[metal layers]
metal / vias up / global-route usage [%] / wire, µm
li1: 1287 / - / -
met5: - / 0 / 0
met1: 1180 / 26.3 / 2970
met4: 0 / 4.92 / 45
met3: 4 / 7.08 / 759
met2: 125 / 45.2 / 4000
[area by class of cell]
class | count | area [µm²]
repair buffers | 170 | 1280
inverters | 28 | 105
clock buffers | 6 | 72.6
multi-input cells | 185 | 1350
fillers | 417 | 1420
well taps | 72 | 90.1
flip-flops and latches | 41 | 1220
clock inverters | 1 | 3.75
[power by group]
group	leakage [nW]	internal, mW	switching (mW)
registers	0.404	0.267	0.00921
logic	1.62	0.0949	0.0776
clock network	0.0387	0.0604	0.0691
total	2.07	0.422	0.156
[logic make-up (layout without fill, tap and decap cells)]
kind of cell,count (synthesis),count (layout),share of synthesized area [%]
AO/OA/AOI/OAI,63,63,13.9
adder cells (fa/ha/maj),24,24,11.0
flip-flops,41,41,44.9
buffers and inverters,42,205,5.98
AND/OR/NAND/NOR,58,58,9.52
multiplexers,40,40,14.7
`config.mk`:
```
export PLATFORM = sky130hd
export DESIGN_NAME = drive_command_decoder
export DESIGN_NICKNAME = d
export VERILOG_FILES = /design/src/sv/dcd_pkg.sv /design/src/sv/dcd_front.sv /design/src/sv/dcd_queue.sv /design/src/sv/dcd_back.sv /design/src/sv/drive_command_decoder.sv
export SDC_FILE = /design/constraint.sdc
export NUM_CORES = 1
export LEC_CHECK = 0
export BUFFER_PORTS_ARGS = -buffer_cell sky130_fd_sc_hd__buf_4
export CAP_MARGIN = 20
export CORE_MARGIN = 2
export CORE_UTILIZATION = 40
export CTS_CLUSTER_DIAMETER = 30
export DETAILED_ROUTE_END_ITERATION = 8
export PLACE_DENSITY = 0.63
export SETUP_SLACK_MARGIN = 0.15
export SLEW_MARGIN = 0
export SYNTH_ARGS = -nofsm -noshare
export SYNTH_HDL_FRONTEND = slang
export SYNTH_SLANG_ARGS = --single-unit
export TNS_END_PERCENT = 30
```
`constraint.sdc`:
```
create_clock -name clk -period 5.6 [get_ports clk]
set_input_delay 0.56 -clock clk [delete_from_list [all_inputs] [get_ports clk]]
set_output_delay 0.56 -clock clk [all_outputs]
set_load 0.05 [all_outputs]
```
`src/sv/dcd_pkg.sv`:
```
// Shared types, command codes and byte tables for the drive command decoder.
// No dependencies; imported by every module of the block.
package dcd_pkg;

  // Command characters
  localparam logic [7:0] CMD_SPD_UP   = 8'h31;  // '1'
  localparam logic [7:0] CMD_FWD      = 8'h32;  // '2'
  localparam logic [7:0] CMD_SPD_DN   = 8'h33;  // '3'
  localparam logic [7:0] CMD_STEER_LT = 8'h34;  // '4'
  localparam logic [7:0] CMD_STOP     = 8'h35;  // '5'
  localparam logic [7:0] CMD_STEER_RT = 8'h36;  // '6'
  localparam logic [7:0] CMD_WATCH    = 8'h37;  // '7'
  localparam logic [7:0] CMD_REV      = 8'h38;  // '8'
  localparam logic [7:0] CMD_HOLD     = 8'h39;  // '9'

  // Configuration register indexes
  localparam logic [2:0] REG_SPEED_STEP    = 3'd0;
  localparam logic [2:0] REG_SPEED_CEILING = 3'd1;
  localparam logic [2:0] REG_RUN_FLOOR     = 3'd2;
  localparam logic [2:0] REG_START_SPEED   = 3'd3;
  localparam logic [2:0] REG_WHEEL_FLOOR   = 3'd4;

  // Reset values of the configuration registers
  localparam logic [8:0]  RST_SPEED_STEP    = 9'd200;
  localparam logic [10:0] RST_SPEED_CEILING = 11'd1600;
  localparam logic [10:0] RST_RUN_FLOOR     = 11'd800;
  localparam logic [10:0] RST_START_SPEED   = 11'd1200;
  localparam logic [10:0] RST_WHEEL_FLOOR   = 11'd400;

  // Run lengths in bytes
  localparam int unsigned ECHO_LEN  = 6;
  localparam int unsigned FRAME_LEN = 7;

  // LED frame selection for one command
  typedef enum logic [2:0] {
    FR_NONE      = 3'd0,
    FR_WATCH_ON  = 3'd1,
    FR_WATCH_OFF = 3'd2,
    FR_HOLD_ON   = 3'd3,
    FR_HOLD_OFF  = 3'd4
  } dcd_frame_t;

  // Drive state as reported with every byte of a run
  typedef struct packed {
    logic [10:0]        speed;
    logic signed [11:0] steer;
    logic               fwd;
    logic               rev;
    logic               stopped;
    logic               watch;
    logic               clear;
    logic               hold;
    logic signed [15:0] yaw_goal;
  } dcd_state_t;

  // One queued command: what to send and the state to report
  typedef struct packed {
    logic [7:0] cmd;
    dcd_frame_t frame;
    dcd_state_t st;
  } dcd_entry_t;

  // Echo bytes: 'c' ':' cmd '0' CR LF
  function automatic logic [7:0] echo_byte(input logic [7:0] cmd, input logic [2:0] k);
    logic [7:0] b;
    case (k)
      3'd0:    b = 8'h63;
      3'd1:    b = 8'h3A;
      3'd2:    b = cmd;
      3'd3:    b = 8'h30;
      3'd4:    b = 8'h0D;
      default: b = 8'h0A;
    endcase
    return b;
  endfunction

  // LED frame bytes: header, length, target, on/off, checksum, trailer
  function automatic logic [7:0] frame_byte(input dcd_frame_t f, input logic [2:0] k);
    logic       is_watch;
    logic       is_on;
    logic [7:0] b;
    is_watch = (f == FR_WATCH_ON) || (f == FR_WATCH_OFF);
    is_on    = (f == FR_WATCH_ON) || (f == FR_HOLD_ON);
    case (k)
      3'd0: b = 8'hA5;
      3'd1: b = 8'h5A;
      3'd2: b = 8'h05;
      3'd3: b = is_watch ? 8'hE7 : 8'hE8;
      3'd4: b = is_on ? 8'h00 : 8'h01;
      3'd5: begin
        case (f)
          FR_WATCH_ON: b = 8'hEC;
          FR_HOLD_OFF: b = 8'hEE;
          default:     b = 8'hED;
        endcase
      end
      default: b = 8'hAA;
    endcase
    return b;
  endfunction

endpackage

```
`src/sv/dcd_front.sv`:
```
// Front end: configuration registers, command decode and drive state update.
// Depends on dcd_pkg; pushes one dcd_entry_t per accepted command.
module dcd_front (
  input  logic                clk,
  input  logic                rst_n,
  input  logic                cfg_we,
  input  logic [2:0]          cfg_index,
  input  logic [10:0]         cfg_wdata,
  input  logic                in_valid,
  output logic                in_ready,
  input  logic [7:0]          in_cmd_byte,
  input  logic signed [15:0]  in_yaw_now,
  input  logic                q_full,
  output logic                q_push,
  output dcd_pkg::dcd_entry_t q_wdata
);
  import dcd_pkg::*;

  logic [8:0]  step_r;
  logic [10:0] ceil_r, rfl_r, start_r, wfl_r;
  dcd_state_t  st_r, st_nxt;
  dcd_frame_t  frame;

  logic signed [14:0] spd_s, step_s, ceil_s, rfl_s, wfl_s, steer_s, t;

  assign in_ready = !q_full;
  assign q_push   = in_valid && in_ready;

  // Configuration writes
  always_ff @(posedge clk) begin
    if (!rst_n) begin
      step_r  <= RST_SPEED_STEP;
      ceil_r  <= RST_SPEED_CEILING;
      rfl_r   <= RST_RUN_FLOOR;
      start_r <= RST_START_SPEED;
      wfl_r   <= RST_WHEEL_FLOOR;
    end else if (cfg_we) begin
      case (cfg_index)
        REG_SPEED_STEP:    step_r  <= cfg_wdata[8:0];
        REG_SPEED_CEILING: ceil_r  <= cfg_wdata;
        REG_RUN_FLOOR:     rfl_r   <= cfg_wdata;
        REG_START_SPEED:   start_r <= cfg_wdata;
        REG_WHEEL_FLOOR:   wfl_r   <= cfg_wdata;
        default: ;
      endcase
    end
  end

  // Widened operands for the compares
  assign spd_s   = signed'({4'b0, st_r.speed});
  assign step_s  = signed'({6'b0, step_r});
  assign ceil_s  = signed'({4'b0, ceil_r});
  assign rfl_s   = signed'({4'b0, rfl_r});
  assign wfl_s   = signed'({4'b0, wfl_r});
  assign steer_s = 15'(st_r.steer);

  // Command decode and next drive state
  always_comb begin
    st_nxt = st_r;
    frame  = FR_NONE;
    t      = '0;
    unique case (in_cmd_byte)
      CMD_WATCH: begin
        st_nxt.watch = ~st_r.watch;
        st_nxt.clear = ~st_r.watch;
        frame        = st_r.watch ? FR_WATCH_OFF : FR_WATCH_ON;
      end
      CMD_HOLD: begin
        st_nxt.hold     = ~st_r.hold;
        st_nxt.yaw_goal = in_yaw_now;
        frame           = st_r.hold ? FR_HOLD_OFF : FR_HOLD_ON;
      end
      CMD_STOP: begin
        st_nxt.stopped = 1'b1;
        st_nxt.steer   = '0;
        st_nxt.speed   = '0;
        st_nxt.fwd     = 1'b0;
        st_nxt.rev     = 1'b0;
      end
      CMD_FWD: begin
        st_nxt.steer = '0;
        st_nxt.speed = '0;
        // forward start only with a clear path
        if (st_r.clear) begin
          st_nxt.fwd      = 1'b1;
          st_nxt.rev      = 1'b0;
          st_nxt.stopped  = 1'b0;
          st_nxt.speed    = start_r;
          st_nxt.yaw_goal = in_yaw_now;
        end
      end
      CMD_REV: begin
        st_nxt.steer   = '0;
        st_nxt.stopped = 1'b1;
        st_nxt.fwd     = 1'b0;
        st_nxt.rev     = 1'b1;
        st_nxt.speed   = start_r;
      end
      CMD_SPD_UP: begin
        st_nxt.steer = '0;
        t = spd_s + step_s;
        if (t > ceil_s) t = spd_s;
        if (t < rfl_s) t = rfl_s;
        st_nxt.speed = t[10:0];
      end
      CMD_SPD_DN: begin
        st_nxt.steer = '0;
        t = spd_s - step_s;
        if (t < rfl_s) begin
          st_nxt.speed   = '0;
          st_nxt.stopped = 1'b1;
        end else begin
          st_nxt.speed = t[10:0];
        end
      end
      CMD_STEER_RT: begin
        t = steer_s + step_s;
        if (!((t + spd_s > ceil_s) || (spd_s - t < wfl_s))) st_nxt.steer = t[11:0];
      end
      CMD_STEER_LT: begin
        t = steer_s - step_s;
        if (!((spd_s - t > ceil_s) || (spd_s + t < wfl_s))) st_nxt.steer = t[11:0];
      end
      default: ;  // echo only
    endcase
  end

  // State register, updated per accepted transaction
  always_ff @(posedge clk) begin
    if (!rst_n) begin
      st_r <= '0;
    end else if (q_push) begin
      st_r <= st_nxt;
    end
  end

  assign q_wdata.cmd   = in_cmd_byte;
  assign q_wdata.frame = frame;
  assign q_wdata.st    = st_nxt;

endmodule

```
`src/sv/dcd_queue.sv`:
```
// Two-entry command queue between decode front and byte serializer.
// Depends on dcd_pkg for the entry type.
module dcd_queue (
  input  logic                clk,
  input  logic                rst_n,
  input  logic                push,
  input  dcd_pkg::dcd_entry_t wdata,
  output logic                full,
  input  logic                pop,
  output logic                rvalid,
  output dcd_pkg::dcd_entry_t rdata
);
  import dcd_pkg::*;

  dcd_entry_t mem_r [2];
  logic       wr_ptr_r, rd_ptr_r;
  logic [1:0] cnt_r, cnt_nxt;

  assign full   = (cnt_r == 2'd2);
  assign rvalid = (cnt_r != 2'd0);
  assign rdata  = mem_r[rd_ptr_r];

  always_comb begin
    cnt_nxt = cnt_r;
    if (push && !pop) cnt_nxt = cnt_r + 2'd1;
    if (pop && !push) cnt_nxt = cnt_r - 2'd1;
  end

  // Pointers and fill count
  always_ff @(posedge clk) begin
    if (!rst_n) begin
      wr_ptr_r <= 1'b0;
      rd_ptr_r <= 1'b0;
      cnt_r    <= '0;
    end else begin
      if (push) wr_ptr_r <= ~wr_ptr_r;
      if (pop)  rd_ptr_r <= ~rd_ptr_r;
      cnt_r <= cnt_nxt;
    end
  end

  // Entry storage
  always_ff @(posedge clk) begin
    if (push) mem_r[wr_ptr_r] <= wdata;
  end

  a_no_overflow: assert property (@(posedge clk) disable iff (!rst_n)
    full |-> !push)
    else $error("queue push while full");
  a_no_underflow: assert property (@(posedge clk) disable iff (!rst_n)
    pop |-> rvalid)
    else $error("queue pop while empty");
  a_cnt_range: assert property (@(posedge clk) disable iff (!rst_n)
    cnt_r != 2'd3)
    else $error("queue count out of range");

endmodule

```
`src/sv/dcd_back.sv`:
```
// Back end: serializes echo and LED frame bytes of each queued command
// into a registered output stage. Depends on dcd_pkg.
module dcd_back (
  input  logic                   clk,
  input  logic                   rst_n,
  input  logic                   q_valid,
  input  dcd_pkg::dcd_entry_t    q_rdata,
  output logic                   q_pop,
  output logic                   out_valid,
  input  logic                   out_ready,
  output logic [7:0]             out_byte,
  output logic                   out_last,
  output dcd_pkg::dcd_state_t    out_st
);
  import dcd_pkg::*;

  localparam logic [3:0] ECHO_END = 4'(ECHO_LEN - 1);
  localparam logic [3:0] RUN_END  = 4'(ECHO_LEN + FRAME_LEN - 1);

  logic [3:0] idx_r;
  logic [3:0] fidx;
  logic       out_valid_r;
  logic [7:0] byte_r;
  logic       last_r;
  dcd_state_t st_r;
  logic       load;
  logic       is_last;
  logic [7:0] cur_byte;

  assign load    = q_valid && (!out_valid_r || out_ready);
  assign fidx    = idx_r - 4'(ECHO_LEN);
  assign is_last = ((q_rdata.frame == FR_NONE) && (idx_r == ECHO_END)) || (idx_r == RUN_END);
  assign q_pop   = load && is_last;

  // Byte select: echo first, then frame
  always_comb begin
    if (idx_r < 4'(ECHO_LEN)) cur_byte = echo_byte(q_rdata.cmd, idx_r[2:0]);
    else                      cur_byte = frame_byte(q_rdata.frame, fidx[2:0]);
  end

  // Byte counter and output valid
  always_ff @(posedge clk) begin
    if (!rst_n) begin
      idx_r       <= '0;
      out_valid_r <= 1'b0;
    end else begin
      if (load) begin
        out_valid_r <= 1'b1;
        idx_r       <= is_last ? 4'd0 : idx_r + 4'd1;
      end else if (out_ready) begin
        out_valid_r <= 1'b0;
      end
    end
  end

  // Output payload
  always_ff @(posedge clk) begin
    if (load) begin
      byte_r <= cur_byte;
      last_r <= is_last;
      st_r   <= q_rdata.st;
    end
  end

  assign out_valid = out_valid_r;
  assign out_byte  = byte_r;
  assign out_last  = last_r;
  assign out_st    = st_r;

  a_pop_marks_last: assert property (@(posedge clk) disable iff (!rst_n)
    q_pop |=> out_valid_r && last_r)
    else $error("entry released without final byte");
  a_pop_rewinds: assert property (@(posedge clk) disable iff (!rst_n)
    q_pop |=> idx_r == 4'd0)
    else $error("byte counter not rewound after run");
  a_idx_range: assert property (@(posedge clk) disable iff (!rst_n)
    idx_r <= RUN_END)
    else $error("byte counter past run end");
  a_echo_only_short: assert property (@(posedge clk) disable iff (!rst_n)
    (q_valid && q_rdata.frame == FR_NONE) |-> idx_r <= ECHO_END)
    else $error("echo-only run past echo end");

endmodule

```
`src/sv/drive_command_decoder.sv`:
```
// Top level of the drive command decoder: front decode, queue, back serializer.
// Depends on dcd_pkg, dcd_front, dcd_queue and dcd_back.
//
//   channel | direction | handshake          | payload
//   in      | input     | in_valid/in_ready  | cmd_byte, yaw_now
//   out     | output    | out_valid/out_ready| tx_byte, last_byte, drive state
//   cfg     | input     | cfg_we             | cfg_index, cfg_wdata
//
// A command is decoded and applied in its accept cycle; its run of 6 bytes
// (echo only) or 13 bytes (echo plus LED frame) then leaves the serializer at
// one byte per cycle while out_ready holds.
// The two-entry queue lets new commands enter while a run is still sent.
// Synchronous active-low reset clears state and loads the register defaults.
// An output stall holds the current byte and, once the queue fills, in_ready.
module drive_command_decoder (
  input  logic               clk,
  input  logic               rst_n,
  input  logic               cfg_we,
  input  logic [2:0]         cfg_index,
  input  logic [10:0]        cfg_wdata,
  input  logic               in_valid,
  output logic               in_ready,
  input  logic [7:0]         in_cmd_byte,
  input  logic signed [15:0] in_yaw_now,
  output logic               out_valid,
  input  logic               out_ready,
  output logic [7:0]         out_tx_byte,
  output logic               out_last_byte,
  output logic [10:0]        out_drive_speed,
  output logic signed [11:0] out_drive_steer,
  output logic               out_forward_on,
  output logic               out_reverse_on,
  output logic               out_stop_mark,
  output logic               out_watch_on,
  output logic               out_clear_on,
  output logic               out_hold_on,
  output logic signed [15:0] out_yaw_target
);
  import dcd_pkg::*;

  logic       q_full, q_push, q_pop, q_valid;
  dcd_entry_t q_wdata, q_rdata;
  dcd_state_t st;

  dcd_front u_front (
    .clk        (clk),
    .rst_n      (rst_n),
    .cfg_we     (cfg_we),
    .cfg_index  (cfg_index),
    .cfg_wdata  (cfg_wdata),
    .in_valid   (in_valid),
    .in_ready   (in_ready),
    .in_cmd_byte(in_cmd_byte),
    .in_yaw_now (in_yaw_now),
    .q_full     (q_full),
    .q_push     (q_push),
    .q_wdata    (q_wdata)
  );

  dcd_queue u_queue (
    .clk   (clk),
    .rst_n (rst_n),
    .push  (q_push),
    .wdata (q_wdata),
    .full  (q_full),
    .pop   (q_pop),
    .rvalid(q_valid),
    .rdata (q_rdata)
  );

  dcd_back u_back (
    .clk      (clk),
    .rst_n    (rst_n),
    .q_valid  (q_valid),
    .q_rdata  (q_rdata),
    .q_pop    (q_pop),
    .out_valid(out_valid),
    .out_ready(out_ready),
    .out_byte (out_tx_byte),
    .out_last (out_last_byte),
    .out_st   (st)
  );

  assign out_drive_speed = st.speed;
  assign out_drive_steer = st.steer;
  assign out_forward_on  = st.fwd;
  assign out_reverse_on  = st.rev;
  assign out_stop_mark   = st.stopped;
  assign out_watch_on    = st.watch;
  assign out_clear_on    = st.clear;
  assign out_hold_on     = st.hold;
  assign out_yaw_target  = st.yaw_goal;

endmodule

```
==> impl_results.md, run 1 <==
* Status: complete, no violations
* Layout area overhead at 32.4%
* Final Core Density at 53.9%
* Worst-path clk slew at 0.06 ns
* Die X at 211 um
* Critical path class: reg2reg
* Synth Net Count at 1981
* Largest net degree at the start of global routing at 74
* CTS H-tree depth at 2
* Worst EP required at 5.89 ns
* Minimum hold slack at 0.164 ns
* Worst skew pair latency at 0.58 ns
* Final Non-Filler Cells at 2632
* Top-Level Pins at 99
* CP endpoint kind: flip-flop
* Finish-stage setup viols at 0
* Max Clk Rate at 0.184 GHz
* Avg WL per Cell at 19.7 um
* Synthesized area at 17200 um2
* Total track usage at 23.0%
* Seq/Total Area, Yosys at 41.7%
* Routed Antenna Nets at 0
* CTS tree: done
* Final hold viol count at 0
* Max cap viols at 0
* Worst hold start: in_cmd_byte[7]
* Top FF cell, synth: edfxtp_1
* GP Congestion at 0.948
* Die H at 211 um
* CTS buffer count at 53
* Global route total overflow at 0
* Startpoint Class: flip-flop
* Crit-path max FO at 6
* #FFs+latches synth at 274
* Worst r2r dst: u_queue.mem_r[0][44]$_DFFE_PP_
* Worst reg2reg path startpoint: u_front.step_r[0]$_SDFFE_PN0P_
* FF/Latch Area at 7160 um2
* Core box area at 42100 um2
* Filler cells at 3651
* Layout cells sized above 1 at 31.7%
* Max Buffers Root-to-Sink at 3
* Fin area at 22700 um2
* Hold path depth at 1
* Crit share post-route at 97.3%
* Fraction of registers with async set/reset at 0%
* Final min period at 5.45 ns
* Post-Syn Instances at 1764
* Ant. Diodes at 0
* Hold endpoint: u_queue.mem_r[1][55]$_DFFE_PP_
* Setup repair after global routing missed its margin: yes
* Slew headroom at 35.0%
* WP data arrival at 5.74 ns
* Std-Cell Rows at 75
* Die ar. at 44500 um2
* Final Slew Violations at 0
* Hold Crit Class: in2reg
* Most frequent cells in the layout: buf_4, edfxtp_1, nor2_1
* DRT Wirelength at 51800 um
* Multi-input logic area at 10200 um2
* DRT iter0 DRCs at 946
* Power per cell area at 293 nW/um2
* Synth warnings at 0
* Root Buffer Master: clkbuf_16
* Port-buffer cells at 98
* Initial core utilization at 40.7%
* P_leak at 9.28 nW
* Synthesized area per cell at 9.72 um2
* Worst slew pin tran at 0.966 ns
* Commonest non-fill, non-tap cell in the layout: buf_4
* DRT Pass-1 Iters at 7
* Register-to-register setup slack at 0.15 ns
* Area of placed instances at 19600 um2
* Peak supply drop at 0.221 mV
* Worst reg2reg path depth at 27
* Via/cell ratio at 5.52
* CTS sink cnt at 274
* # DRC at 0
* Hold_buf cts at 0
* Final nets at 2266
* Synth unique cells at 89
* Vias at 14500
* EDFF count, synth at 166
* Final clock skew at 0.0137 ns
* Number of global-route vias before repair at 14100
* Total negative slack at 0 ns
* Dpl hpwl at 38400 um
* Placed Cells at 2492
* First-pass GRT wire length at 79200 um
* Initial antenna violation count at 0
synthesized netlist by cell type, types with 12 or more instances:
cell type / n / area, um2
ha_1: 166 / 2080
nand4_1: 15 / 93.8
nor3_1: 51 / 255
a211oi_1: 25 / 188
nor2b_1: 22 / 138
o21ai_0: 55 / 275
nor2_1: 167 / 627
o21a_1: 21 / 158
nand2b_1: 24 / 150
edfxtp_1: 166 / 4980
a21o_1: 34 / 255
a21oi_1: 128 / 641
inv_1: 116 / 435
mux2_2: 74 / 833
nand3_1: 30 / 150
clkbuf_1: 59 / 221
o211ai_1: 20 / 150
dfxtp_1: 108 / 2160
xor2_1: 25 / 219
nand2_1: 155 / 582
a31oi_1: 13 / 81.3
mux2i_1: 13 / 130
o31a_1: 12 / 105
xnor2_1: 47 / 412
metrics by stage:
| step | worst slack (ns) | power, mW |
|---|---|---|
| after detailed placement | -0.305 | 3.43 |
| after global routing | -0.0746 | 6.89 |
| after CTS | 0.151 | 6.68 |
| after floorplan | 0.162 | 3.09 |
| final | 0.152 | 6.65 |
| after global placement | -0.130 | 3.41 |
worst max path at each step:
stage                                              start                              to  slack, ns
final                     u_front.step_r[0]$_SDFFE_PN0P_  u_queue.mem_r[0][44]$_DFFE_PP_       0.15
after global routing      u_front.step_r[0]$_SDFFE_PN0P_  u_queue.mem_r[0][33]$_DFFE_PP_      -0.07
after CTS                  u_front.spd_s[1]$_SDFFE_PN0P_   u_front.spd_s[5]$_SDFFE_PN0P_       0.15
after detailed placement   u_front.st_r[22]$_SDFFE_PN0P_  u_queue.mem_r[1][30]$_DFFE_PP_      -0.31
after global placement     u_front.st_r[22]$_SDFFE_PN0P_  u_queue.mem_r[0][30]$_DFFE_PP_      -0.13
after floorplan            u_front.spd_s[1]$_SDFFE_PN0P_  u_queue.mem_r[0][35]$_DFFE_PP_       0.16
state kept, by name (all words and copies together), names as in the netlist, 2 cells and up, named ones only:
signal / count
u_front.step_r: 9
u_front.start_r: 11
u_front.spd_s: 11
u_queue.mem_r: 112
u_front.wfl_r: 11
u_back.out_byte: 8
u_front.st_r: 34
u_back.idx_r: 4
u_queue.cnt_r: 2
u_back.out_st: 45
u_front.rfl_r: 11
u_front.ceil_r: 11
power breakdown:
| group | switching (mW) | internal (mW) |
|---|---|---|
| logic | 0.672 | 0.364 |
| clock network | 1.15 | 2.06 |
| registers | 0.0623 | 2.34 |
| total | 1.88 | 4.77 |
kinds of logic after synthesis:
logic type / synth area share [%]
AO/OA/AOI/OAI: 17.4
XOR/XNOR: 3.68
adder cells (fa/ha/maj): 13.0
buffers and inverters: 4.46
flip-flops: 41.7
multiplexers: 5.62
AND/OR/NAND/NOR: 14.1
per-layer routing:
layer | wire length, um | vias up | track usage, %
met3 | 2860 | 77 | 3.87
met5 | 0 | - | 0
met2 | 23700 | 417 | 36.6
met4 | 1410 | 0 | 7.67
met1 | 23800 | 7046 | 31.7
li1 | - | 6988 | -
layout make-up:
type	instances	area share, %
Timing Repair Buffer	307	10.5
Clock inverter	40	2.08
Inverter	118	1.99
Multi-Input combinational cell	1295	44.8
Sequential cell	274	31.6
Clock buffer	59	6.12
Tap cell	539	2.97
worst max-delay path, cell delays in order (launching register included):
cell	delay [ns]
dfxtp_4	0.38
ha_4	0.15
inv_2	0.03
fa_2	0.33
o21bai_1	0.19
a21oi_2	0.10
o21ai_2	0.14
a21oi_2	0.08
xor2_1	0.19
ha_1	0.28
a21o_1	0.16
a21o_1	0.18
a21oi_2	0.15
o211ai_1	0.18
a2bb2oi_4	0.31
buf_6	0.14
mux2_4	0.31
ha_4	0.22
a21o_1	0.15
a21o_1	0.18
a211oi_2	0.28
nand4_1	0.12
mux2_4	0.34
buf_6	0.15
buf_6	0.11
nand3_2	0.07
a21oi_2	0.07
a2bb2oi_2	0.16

+===+

Task: Every line from the first through the one containing "AO/OA/AOI/OAI,63,63,13.9" in the listing above must be given again exactly, with nothing else alongside.

Answer space:
[metal layers]
metal / vias up / global-route usage [%] / wire, µm
li1: 1287 / - / -
met5: - / 0 / 0
met1: 1180 / 26.3 / 2970
met4: 0 / 4.92 / 45
met3: 4 / 7.08 / 759
met2: 125 / 45.2 / 4000
[area by class of cell]
class | count | area [µm²]
repair buffers | 170 | 1280
inverters | 28 | 105
clock buffers | 6 | 72.6
multi-input cells | 185 | 1350
fillers | 417 | 1420
well taps | 72 | 90.1
flip-flops and latches | 41 | 1220
clock inverters | 1 | 3.75
[power by group]
group	leakage [nW]	internal, mW	switching (mW)
registers	0.404	0.267	0.00921
logic	1.62	0.0949	0.0776
clock network	0.0387	0.0604	0.0691
total	2.07	0.422	0.156
[logic make-up (layout without fill, tap and decap cells)]
kind of cell,count (synthesis),count (layout),share of synthesized area [%]
AO/OA/AOI/OAI,63,63,13.9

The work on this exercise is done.